The MVP concept is NOT confined to digital products

Contrary to popular belief, an MVP strategy works equally as well across digital domains, services and hardware products – depending on how one defines an MVP.   Starting with a basic, essential version of a product or service that still solves a problem for some portion of the targeted customers is a universal concept across all industries. It puts the burden of proof on real-evidence not supposition.   What changes from industry to industry is the degree to which product teams can apply agile development and manage the ‘build-test-learn’ iteration loop to make continuous changes. Obviously, there are different lead times for various components of a product or service but that shouldn’t be an excuse to start guessing what customers want vs. managing the risk appropriately.
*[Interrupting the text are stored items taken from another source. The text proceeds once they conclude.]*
Context: an optimization exercise on an open-source flow, tuned for small area, a short achievable clock period and few clock cycles per item. The choices shown serve that exercise and are no tape-out recipe. The RTL was checked by simulation tests, not by an equivalence proof against the original design. Power figures rest on the tool's default switching activity, not on a simulated workload.

## flow/design.v (module list and top-level ports; edited modules follow where they fit)
// module dot9: 3638 lines
// module cnn_top: 349 lines
module cnn_top
(
    input  logic        clk,
    input  logic        reset,
    input  logic        load_req,
    input  logic [15:0] load_cmd,        
    output logic        load_ack,
    input  logic        run_req,
    output logic        run_ack,
    output logic [81:0] result           
);
  // ...
==> flow/flow/run.sh <==
#!/bin/bash
# The standard layout, with timing repair aiming at 6.5 ns of setup slack
# against the design's 10 ns clock (a 3.5 ns critical path) instead of 0.
set -euo pipefail
bash standard.sh SETUP_SLACK_MARGIN=6.5 finish > standard_flow.log 2>&1
==> flow/standard.sh <==
#!/bin/bash
# synth_recipe.tcl (not shown) runs the flow's synth.tcl, then flattens the netlist and writes it again
# the make line also repeats each setting of config.mk as NAME=value (left out here)
make -C /OpenROAD-flow-scripts/flow DESIGN_CONFIG=/design/flow/config.mk WORK_HOME=/design/flow/orfs CLKGATE_MAP_FILE= SYNTH_SCRIPT=/design/flow/synth_recipe.tcl "${@:-finish}"
==> flow/config.mk <==
export PLATFORM = sky130hd
export DESIGN_NAME = cnn_top
export DESIGN_NICKNAME = cnn_top
export VERILOG_FILES = /design/flow/design.v
export SDC_FILE = /design/flow/constraint.sdc
export NUM_CORES = 4
export LEC_CHECK = 0
export CAP_MARGIN = 20
export CORE_MARGIN = 2
export CORE_UTILIZATION = 40
export CTS_CLUSTER_DIAMETER = 60
export CTS_CLUSTER_SIZE = 24
export SLEW_MARGIN = 20
==> flow/constraint.sdc <==
create_clock -name core_clock -period 10.0 [get_ports {clk}]
set_input_delay 2.0000 -clock core_clock [delete_from_list [all_inputs] [get_ports {clk}]]
set_output_delay 2.0000 -clock core_clock [all_outputs]
set_load 0.01 [all_outputs]
==> flow_metrics.py, run 1 <==
metrics = {
    "route": {
        "antenna_left": 0,
        "routed-wl-met3_mm": 14.4,
        "routed_wl_mm": 166,
        "wl_per_cell_um": 23.3,
        "top_layer": "met5",
    },
    "global_routing": {
        "gr-usage-met2_pct": 32.3,
        "grt_busiest_layer": "met2",
        "grt_overflow_total": 0,
    },
    "synthesis": {
        "netlist_area_sq_um": 61000,
        "synth_ff_type": "dfxtp_1",
        "synth-xor-area-share_pct": 0.330,
        "ys_seq_elements": 1429,
        "yosysUniqueCellTypes": 74,
        "synth_mux_area_share_pct": 10.0,
        "synth_compound_area_share_pct": 4.95,
        "synthTopCellsByArea": "dfxtp_1 (39%), fa_1 (18%), edfxtp_1 (9.7%)",
    },
    "power_and_ir_drop": {
        "power_density_nw_per_um2": 248,
        "ir_worst_vdd_uv": 167,
    },
    "cells_and_area": {
        "multi_input_area_sq_um": 27300,
        "final_cells": 7114,
        "final_common_cell": "dfxtp_1",
        "n_all_buffers": 146,
        "regMostFlops": "img",
        "multi_input_area_share_pct": 40.1,
        "reg.largest.list": "img x512, wts x288, scores x80",
        "inv_count": 654,
    },
    "clocking": {
        "clock_latency_ns": 0.76,
        "clkTransAtPathRegs_ns": 0.08,
        "cts_resized": 190,
        "cts_hold_buffers": 0,
        "tritoncts": "yes",
    },
    "critical_path": {
        "rrSetupSlack_ns": 6.54,
        "critPathMaxFanout": 6,
        "critPathMaxStageDelay_ns": 0.63,
        "regToRegStartpoint": "opa[9]",
    },
    "place": {
        "gp_congestion": 0.951,
        "placedInstanceArea_sq_um": 64300,
    },
    "run_status": {
        "outcome": "complete, no violations",
    },
}
Testbench counts, summed over its fixed seeds: cycles 12,128, items 64.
The MVP concept is for real products, not feigns

As previously noted by Ash Maurya, in the Lean Startup community, anything that allows the product team to go around the build-test-learn loop is torpidly labeled as an MVP.   This includes rough sketches, prototypes, landing pages, concierge tests (manual service simulations), demos, etc.
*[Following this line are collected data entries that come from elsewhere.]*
This design comes from an exercise in tuning for a short achievable clock period and few clock cycles on the open sky130 flow, not from production work. Where RTL was checked, it was by simulation tests only, not by an equivalence proof against the original.

==> inputs of delta <==
// armCore
module armCore (
    input logic clk,
    input logic reset,
    output armPkg::word_t adr,
    output armPkg::word_t writeData,
    input armPkg::word_t readData,
    output logic memWrite
);
export LEC_CHECK = 0
export ABC_CLOCK_PERIOD_IN_PS = 2500
export CAP_MARGIN = 20
export CORE_MARGIN = 2
export CORE_UTILIZATION = 40
export SETUP_SLACK_MARGIN = 5
export SLEW_MARGIN = 20
create_clock -name core_clock -period 7.5 [get_ports {clk}]
run.sh (not shown) runs the stock make flow with config.mk's settings and CLKGATE_MAP_FILE= SYNTH_SCRIPT=/design/flow/synth_recipe.tcl, a recipe that flattens the netlist after the stock synthesis.
==> inputs of xenon, as changes to delta <==
--- a/flow/design.v
+++ b/flow/design.v
@@ -88,11 +88,15 @@
     logic andE, orrE, eorE, cinE;
     armPkg::cond_t condE;
     armPkg::regAddr_t rdE;
     armPkg::word_t aE, bE, cE, tgtE, pc4E;
     logic predE;
-    logic nFl, zFl, cF, vF;
+    armPkg::word_t zres;
+    logic cF, vF;
+    logic nFl, zFl;
+    assign nFl = zres[31];
+    assign zFl = (zres == '0);
     function automatic logic condEval(input armPkg::cond_t c, input logic n, input logic z,
                                       input logic cc, input logic v);
         case (c)
             4'b0000: condEval = z;
             4'b0001: condEval = ~z;
@@ -117,18 +121,10 @@
     armPkg::word_t resE;
     logic ovfE;
     assign condPassE = vE & condEval(condE, nFl, zFl, cF, vF);
     assign sum = {1'b0, aE} + {1'b0, bE} + {32'd0, cinE};
     assign ovfE = (aE[31] == bE[31]) && (sum[31] != aE[31]);
-    logic zeroE;
-    always_comb begin
-        if (andE) zeroE = ((aE & bE) == '0);
-        else if (orrE) zeroE = ((aE | bE) == '0);
-        else if (eorE) zeroE = (aE == bE);
-        else zeroE = ((aE[0] ^ bE[0]) == cinE) &&
-                     (((aE[31:1] ^ bE[31:1]) ^ (aE[30:0] | bE[30:0])) == '0);
-    end
     always_comb begin
         if (andE) resE = aE & bE;
         else if (orrE) resE = aE | bE;
         else if (eorE) resE = aE ^ bE;
         else resE = sum[31:0];
@@ -321,17 +317,15 @@
             predE <= predD;
         end
     end
     always_ff @(posedge clk or posedge reset) begin
         if (reset) begin
-            nFl <= 1'b0;
-            zFl <= 1'b0;
+            zres <= 32'd1;
             cF <= 1'b0;
             vF <= 1'b0;
         end else if (!busData && dpE && sE && condPassE) begin
-            nFl <= resE[31];
-            zFl <= zeroE;
+            zres <= resE;
             if (cvE) begin
                 cF <= sum[32];
                 vF <= ovfE;
             end
         end
==> flow/config.mk (replaced) <==
export PLATFORM = sky130hd
export DESIGN_NAME = armCore
export DESIGN_NICKNAME = armCore
export VERILOG_FILES = /design/flow/design.v
export SDC_FILE = /design/flow/constraint.sdc
export NUM_CORES = 4
export LEC_CHECK = 0
export CAP_MARGIN = 20
export CORE_MARGIN = 2
export CORE_UTILIZATION = 40
export SLEW_MARGIN = 20
==> summary.txt <==
Against xenon, the non-clock buffer count of delta is higher by 694. Against xenon, the die area of delta is smaller by 1.4%. Utilization: delta is higher than xenon (11 points). Critical path depth: delta is higher than xenon (6).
I fully agree that an MVP is primarily a learning tool. However, I’d disagree with the ‘anything goes’ definition.   To me, the MVP terminology should be reserved for real products – it’s easy to see why if you literally break down the term M.V.P.
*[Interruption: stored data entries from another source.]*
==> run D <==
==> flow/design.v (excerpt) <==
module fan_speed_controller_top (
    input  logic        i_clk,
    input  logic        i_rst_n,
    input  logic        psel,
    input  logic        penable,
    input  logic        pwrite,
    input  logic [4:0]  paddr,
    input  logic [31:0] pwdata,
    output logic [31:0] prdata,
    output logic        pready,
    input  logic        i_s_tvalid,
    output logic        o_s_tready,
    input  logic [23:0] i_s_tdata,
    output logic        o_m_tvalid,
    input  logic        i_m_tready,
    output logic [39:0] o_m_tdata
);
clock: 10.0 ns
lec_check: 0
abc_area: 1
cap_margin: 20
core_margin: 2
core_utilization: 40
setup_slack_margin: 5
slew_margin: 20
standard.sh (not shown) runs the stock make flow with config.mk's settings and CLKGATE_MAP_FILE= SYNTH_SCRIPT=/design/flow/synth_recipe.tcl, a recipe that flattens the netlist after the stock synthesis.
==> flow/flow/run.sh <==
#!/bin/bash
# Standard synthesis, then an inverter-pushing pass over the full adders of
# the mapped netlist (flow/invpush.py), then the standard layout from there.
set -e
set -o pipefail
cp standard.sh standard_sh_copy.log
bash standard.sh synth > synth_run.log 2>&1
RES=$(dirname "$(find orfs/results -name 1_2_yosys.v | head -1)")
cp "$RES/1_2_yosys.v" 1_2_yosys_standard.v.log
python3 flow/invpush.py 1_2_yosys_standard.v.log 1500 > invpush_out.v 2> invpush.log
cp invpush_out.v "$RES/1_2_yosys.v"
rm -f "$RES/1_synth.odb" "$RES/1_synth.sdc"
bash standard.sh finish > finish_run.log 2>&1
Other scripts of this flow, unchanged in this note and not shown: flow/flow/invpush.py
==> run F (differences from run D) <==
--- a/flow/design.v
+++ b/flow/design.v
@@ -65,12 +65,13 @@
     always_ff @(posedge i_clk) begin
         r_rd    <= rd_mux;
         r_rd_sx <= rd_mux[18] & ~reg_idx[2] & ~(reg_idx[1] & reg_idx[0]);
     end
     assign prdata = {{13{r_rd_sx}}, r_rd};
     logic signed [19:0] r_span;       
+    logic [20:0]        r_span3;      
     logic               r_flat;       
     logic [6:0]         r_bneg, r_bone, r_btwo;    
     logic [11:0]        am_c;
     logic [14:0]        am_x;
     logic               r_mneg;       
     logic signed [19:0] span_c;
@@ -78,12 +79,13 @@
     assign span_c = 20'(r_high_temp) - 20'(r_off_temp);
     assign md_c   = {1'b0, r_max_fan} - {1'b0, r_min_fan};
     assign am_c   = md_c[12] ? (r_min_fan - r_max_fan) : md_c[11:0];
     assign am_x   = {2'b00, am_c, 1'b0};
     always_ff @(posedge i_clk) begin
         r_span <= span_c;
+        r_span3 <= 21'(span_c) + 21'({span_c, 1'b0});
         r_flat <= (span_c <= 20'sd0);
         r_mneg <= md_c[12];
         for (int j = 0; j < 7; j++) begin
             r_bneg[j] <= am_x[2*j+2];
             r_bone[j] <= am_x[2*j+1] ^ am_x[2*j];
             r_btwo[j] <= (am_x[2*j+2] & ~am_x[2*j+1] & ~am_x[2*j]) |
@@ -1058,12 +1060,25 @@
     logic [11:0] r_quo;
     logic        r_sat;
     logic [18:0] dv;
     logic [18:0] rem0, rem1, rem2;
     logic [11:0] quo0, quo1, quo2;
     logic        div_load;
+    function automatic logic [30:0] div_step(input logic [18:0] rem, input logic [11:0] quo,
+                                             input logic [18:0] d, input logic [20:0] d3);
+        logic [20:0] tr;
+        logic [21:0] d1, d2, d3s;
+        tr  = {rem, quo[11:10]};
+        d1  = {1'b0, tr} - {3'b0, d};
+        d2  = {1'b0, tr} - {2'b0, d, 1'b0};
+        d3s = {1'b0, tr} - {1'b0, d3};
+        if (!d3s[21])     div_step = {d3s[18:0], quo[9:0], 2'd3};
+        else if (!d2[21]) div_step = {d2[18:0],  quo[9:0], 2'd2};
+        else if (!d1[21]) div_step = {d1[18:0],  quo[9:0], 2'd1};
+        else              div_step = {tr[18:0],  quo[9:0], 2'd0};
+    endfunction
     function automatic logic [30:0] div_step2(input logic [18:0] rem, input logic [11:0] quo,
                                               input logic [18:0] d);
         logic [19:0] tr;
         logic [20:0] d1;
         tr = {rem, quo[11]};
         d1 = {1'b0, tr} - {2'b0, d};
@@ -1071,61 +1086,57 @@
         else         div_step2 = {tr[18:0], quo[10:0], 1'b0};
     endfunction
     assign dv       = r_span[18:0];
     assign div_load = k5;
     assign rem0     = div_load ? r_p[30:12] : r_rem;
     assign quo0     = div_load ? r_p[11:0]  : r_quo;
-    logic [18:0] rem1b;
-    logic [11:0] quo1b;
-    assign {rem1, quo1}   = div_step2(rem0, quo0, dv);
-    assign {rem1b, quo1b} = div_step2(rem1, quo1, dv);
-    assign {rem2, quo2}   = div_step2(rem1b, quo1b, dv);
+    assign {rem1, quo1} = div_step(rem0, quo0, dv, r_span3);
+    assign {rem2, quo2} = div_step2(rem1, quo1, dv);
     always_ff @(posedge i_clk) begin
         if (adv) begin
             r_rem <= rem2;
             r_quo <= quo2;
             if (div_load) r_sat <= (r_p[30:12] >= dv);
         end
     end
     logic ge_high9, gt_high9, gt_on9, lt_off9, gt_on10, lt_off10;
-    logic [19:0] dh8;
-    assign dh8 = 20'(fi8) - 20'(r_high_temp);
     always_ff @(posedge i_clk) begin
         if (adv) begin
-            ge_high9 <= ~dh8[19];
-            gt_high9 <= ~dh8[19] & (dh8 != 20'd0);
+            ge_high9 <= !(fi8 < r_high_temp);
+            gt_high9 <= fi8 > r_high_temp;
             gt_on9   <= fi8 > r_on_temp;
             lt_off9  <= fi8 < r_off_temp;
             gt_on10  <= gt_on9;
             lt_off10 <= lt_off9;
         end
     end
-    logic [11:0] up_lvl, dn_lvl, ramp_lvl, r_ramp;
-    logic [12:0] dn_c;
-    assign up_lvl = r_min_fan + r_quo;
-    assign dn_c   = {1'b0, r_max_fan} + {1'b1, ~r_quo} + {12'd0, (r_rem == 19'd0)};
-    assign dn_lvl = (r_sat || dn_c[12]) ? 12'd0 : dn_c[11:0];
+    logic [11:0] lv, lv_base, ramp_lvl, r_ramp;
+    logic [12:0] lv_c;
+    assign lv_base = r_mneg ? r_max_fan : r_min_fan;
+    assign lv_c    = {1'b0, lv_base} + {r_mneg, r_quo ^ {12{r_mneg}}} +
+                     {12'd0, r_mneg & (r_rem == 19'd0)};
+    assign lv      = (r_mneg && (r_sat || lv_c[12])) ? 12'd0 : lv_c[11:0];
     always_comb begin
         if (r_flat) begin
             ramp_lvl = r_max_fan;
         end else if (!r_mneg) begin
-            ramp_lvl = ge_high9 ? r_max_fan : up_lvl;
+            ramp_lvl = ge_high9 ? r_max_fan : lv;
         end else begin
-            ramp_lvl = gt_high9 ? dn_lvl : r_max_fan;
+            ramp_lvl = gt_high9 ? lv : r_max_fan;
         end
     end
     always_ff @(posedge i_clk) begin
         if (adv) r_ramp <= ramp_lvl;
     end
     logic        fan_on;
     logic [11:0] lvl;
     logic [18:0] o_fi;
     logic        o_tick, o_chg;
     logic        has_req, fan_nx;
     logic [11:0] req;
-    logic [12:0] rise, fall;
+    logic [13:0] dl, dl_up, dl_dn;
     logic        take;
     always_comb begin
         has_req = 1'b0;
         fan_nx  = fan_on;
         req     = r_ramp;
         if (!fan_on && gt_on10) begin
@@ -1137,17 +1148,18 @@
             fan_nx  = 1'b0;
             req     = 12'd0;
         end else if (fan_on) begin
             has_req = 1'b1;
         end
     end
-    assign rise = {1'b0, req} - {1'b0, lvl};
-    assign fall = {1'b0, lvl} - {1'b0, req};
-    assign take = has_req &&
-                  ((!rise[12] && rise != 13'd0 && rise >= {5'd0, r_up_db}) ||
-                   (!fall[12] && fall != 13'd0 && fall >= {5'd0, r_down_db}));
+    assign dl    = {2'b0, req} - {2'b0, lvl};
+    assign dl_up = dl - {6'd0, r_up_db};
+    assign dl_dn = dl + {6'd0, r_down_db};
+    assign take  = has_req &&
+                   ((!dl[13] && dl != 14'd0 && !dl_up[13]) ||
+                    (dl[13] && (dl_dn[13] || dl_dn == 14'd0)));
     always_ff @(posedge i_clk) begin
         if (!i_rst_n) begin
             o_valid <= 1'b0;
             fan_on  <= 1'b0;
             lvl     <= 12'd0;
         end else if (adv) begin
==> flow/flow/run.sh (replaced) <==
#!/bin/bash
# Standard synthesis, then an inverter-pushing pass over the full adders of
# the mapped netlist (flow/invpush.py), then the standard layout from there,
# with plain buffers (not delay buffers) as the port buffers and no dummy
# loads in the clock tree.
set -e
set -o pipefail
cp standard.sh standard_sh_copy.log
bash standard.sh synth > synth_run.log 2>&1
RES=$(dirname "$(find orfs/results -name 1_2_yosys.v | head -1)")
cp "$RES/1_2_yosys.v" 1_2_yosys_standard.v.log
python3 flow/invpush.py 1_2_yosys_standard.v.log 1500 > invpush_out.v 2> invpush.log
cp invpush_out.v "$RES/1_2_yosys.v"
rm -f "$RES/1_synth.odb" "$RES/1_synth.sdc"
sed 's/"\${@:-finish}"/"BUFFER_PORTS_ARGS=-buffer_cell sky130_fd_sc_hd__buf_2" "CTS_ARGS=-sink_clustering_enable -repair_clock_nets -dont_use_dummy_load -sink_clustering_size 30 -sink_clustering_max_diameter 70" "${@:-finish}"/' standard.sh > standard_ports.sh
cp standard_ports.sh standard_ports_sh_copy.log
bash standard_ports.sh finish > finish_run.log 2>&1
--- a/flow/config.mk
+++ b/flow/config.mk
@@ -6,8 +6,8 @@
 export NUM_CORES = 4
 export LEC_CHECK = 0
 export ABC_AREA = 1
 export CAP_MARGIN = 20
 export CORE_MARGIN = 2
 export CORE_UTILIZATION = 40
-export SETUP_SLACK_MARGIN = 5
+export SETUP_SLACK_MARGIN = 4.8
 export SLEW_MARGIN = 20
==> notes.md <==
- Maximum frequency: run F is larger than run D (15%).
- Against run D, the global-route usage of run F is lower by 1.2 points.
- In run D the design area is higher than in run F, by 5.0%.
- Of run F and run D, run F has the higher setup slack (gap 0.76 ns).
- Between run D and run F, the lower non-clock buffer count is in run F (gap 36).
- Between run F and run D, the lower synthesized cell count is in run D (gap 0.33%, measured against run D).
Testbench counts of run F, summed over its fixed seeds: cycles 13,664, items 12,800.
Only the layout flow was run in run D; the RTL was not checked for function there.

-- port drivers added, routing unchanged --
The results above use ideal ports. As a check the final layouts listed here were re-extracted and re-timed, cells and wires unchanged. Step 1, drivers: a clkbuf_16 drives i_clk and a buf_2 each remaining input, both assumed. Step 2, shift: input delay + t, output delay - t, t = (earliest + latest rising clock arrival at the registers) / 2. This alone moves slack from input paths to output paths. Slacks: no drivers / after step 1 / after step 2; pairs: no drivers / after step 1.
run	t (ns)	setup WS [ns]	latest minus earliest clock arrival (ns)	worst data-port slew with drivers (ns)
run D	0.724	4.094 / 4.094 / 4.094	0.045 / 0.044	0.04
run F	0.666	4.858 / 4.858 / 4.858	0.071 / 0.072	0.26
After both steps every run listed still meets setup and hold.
From an optimization exercise on the open Yosys and OpenROAD flow, aimed at small area, a short achievable clock period and few clock cycles per item; shortcuts taken in it are not production practice.
No activity file was given, so power comes from the tool's default toggle rates.

Design mmacc_main, start of the top module:
module mmacc_main (
  input  wire logic        clk,
  input  wire logic        s_rst_n,
  input  wire logic        ld_en_i,
  input  wire logic [4:0]  ld_add_i,
  input  wire logic [15:0] ld_data_i,
  input  wire logic        cmd_avail_i,
  input  wire logic [1:0]  cmd_slot_i,
  input  wire logic [2:0]  cmd_rot_i,
  input  wire logic        res_avail_i,
  input  wire logic [15:0] res_i,
  output logic             cmd_enquiry_o,
  output logic             feed_vld_o,
  output logic [15:0]      feed_data_o,
  output logic             feed_sop_o,
  output logic             feed_eop_o,
  output logic             sxt_vld_o,
  output logic [15:0]      sxt_data_o,
  output logic             sxt_last_o,
  output logic [1:0]       sxt_slot_o,
  output logic             done_o,
  output logic [1:0]       done_slot_o,
  output logic [3:0]       error_o
);
Size in the first run: about 2,200 cells after synthesis, roughly 94 I/O pins, about 30,000 sq um of cells after synthesis.
make LEC_CHECK=0 CAP_MARGIN=20 CORE_MARGIN=2 CORE_UTILIZATION=40 SETUP_SLACK_MARGIN=2.5 SLEW_MARGIN=20 finish   # period 5.0 ns
run.sh (not shown) runs the stock make flow with config.mk's settings and CLKGATE_MAP_FILE= SYNTH_SCRIPT=/design/flow/synth_recipe.tcl, a recipe that flattens the netlist after the stock synthesis.
==> next run, changes <==
--- a/flow/design.v
+++ b/flow/design.v
@@ -128,38 +128,51 @@
     end else begin
       fr_j    <= fr_j + 3'd1;
       fr_last <= (fr_j == 3'd6);
       fr_idx  <= fr_idx + 3'd1;
       fr_neg  <= fr_neg & (fr_idx != 3'd7);
     end
   end
+  logic        fq_v, fq_sop, fq_eop, fq_neg;
+  logic [15:0] fq;
   always_ff @(posedge clk) begin
     if (!s_rst_n) begin
+      fq_v       <= 1'b0;
+      fq_sop     <= 1'b0;
+      fq_eop     <= 1'b0;
       feed_vld_o <= 1'b0;
       feed_sop_o <= 1'b0;
       feed_eop_o <= 1'b0;
     end else begin
-      feed_vld_o <= fr_v;
-      feed_sop_o <= fr_v & (fr_j == 3'd0);
-      feed_eop_o <= fr_v & fr_last;
+      fq_v       <= fr_v;
+      fq_sop     <= fr_v & (fr_j == 3'd0);
+      fq_eop     <= fr_v & fr_last;
+      feed_vld_o <= fq_v;
+      feed_sop_o <= fq_sop;
+      feed_eop_o <= fq_eop;
     end
   end
   always_ff @(posedge clk) begin
-    feed_data_o <= cneg(pf, fr_neg);
+    fq          <= pf;
+    fq_neg      <= fr_neg;
+    feed_data_o <= cneg(fq, fq_neg);
   end
   logic [5:0]  in_pos;               
   logic [15:0] a_q;
   logic        a_v;
   logic        r_v, r_adv;           
   logic [3:0]  pa_oh;
   logic [15:0] sum, nsum;
   logic [1:0]  in_slot;
   assign in_slot = t_slot[in_pos[4:3]];
   assign sum     = a_q + res_i;
-  assign nsum    = (-a_q) + ~res_i + 16'd1;
+  logic [15:0] ns_x, ns_c;
+  assign ns_x    = ~a_q ^ ~res_i ^ 16'd2;
+  assign ns_c    = (~a_q & ~res_i) | ((~a_q | ~res_i) & 16'd2);
+  assign nsum    = ns_x + {ns_c[14:0], 1'b0};
   logic [15:0] pa;
   always_comb begin
     pa = '0;
     for (int s = 0; s < 4; s++) pa = pa | (rd[s] & {16{pa_oh[s]}});
   end
   logic a_load;
   assign a_load = r_v & (r_adv ? res_avail_i : ~res_avail_i);
@@ -207,18 +220,27 @@
   logic [4:0]  wq_add;
   always_ff @(posedge clk) begin
     if (!s_rst_n) wq_v <= 1'b0;
     else          wq_v <= res_avail_i;
     if (res_avail_i) sum_q <= sum;
     wq_add <= {in_slot, in_pos[2:0]};
   end
+  logic        lq_v;
+  logic [4:0]  lq_add;
+  logic [15:0] lq_data;
+  always_ff @(posedge clk) begin
+    if (!s_rst_n) lq_v <= 1'b0;
+    else          lq_v <= ld_en_i;
+    lq_add  <= ld_add_i;
+    lq_data <= ld_data_i;
+  end
   logic [15:0] wbus;
   logic [31:0] we;
-  assign wbus = ld_en_i ? ld_data_i : sum_q;
-  assign we   = (ld_en_i ? oh32(ld_add_i[4:3], ld_add_i[2:0]) : 32'd0)
+  assign wbus = lq_v ? lq_data : sum_q;
+  assign we   = (lq_v ? oh32(lq_add[4:3], lq_add[2:0]) : 32'd0)
               | (wq_v ? oh32(wq_add[4:3], wq_add[2:0]) : 32'd0);
   always_ff @(posedge clk) begin
     for (int a = 0; a < 32; a++) begin
       if (we[a]) w[a] <= wbus;
     end
   end
   logic       x_b0, x_b1;
Effect: The new run passed the timing, DRC and antenna checks. Design area drops by 0.82%. Wire length climbs by 6.2%. Global-route usage climbs by 0.62 points. Power drops by 4.3%. Non-clock buffer count drops by 77. Cell count climbs by 2.6%. Combinational power drops by 24%. Setup slack is better by 280 ps.
Function was not checked in any run of this note: the RTL went through the layout flow alone.

## separate check: timing with driven ports
How much do the figures lean on ideal ports? The routed layouts below were timed once more, with nothing changed but the port constraints. Step 1, drivers: a clkbuf_16 drives clk and a buf_2 each remaining input, both assumed. Step 2 times the ports against the registers' clock, not the clock port: input delays grow and output delays shrink by t, the midpoint of the rising clock arrivals with the driver on. Slacks: ideal ports / drivers / drivers and shift; pairs: ideal ports / drivers.
run | t (ns) | setup slack, ns | worst data-port slew with drivers (ns) | cell pins on the clock port's net
the first run | 0.683 | 1.847 / 1.847 / 1.751 | 0.06 | 1
the second run | 0.702 | 2.125 / 2.125 / 1.651 | 0.06 | 1
After both steps every run listed still meets setup and hold. For the second run, which loses most, drivers alone change the setup slack by 0.000 ns; drivers and shift together by -0.474 ns.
Minimum: This is vague and will always be vague. But it makes two points

  1. Keep it simple as it’s hard to learn about root causality of human behavior (especially willingness to pay) with too many moving variables
  2. Keep it simple as it will allow you to launch faster and learn from real transactions vs. pure simulations

Note: Minimum does not mean crappy. It means less than theoretically possible.

Viable: This is the critical part, in that viable means desirable above and beyond its costs

  1. Viable means desirable by someone vis-a-vis its direct and indirect transactional costs (Viable means you’ve proven a value-proposition)
  2. Viable means that the value-proposition is accepted by enough, well characterized customers where the experiment becomes statistically meaningful

Note: Viable does not simply mean desirable – that’s easy. It means a fair exchange of value.

Product: This is also important; in that product is something that provides value for the purchaser/user, not just the company running the experiment

  1. A Product is something that has utility, provides an actual function (It can’t be something that merely creates an illusion of utility)
  2. A Product is something akin to giving vs. lending …it should be ‘given’ to users (in exchange for some value) to keep, not something on ‘loan’ that can be taken back (as opposed to a test, e.g. demo, pilot, or smoke test with users as guinea pigs)

Note: This applies to products and services. For products, it incorporates the entire customer experience and vendor promises, not just the actual physical product, e.g. the bundle of services and products consumed including warranties, pre and after market customer service, etc.

I’ve been guilty myself of using the term ‘lo-fi’ MVP and ‘hi-fi’ MVP to differentiate MVP’s that are pre and post launch – easier to use the terms that already exist for things pre-launch and reserve the MVP term for what it truly is, a bona fide launch.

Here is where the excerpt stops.